_What you are asked to do_
Set down the data below once more, precisely as it reads.

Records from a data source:
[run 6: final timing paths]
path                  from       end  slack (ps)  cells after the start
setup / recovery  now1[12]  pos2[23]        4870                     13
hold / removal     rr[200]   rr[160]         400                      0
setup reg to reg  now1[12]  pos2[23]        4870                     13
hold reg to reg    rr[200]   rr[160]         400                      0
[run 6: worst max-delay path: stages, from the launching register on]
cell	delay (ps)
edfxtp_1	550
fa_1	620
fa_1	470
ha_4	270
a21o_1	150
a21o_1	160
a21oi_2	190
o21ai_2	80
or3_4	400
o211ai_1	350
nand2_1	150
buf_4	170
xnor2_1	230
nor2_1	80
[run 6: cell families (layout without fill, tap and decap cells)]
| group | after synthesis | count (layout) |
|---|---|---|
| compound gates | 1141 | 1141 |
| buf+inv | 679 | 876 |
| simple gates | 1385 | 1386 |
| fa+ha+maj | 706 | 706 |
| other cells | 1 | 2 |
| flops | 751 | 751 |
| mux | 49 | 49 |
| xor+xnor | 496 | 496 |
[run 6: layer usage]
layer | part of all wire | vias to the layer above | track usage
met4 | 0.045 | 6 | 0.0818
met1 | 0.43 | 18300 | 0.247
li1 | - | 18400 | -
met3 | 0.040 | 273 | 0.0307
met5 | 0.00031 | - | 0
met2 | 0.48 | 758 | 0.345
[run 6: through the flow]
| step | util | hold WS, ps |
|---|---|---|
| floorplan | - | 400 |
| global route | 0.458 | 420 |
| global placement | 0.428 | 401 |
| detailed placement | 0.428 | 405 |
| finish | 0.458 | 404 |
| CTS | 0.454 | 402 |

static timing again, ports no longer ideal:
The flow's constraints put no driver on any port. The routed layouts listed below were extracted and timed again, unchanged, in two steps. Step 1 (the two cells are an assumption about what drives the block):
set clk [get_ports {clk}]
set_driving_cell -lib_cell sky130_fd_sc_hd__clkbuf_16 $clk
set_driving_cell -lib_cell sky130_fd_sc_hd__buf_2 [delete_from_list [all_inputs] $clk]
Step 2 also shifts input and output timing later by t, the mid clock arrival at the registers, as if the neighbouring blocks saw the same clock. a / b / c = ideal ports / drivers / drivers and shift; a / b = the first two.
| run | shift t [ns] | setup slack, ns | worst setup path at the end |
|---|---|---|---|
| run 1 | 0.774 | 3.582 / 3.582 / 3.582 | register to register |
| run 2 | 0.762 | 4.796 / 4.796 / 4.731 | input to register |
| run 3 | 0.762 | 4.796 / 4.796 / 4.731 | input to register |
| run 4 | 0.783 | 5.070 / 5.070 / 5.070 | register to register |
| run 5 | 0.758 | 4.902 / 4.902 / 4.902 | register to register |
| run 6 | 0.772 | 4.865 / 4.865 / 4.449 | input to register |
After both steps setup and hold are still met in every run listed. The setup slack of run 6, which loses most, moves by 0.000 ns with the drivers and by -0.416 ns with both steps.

_Response area_
[run 6: final timing paths]
path                  from       end  slack (ps)  cells after the start
setup / recovery  now1[12]  pos2[23]        4870                     13
hold / removal     rr[200]   rr[160]         400                      0
setup reg to reg  now1[12]  pos2[23]        4870                     13
hold reg to reg    rr[200]   rr[160]         400                      0
[run 6: worst max-delay path: stages, from the launching register on]
cell	delay (ps)
edfxtp_1	550
fa_1	620
fa_1	470
ha_4	270
a21o_1	150
a21o_1	160
a21oi_2	190
o21ai_2	80
or3_4	400
o211ai_1	350
nand2_1	150
buf_4	170
xnor2_1	230
nor2_1	80
[run 6: cell families (layout without fill, tap and decap cells)]
| group | after synthesis | count (layout) |
|---|---|---|
| compound gates | 1141 | 1141 |
| buf+inv | 679 | 876 |
| simple gates | 1385 | 1386 |
| fa+ha+maj | 706 | 706 |
| other cells | 1 | 2 |
| flops | 751 | 751 |
| mux | 49 | 49 |
| xor+xnor | 496 | 496 |
[run 6: layer usage]
layer | part of all wire | vias to the layer above | track usage
met4 | 0.045 | 6 | 0.0818
met1 | 0.43 | 18300 | 0.247
li1 | - | 18400 | -
met3 | 0.040 | 273 | 0.0307
met5 | 0.00031 | - | 0
met2 | 0.48 | 758 | 0.345
[run 6: through the flow]
| step | util | hold WS, ps |
|---|---|---|
| floorplan | - | 400 |
| global route | 0.458 | 420 |
| global placement | 0.428 | 401 |
| detailed placement | 0.428 | 405 |
| finish | 0.458 | 404 |
| CTS | 0.454 | 402 |

static timing again, ports no longer ideal:
The flow's constraints put no driver on any port. The routed layouts listed below were extracted and timed again, unchanged, in two steps. Step 1 (the two cells are an assumption about what drives the block):
set clk [get_ports {clk}]
set_driving_cell -lib_cell sky130_fd_sc_hd__clkbuf_16 $clk
set_driving_cell -lib_cell sky130_fd_sc_hd__buf_2 [delete_from_list [all_inputs] $clk]
Step 2 also shifts input and output timing later by t, the mid clock arrival at the registers, as if the neighbouring blocks saw the same clock. a / b / c = ideal ports / drivers / drivers and shift; a / b = the first two.
| run | shift t [ns] | setup slack, ns | worst setup path at the end |
|---|---|---|---|
| run 1 | 0.774 | 3.582 / 3.582 / 3.582 | register to register |
| run 2 | 0.762 | 4.796 / 4.796 / 4.731 | input to register |
| run 3 | 0.762 | 4.796 / 4.796 / 4.731 | input to register |
| run 4 | 0.783 | 5.070 / 5.070 / 5.070 | register to register |
| run 5 | 0.758 | 4.902 / 4.902 / 4.902 | register to register |
| run 6 | 0.772 | 4.865 / 4.865 / 4.449 | input to register |
After both steps setup and hold are still met in every run listed. The setup slack of run 6, which loses most, moves by 0.000 ns with the drivers and by -0.416 ns with both steps.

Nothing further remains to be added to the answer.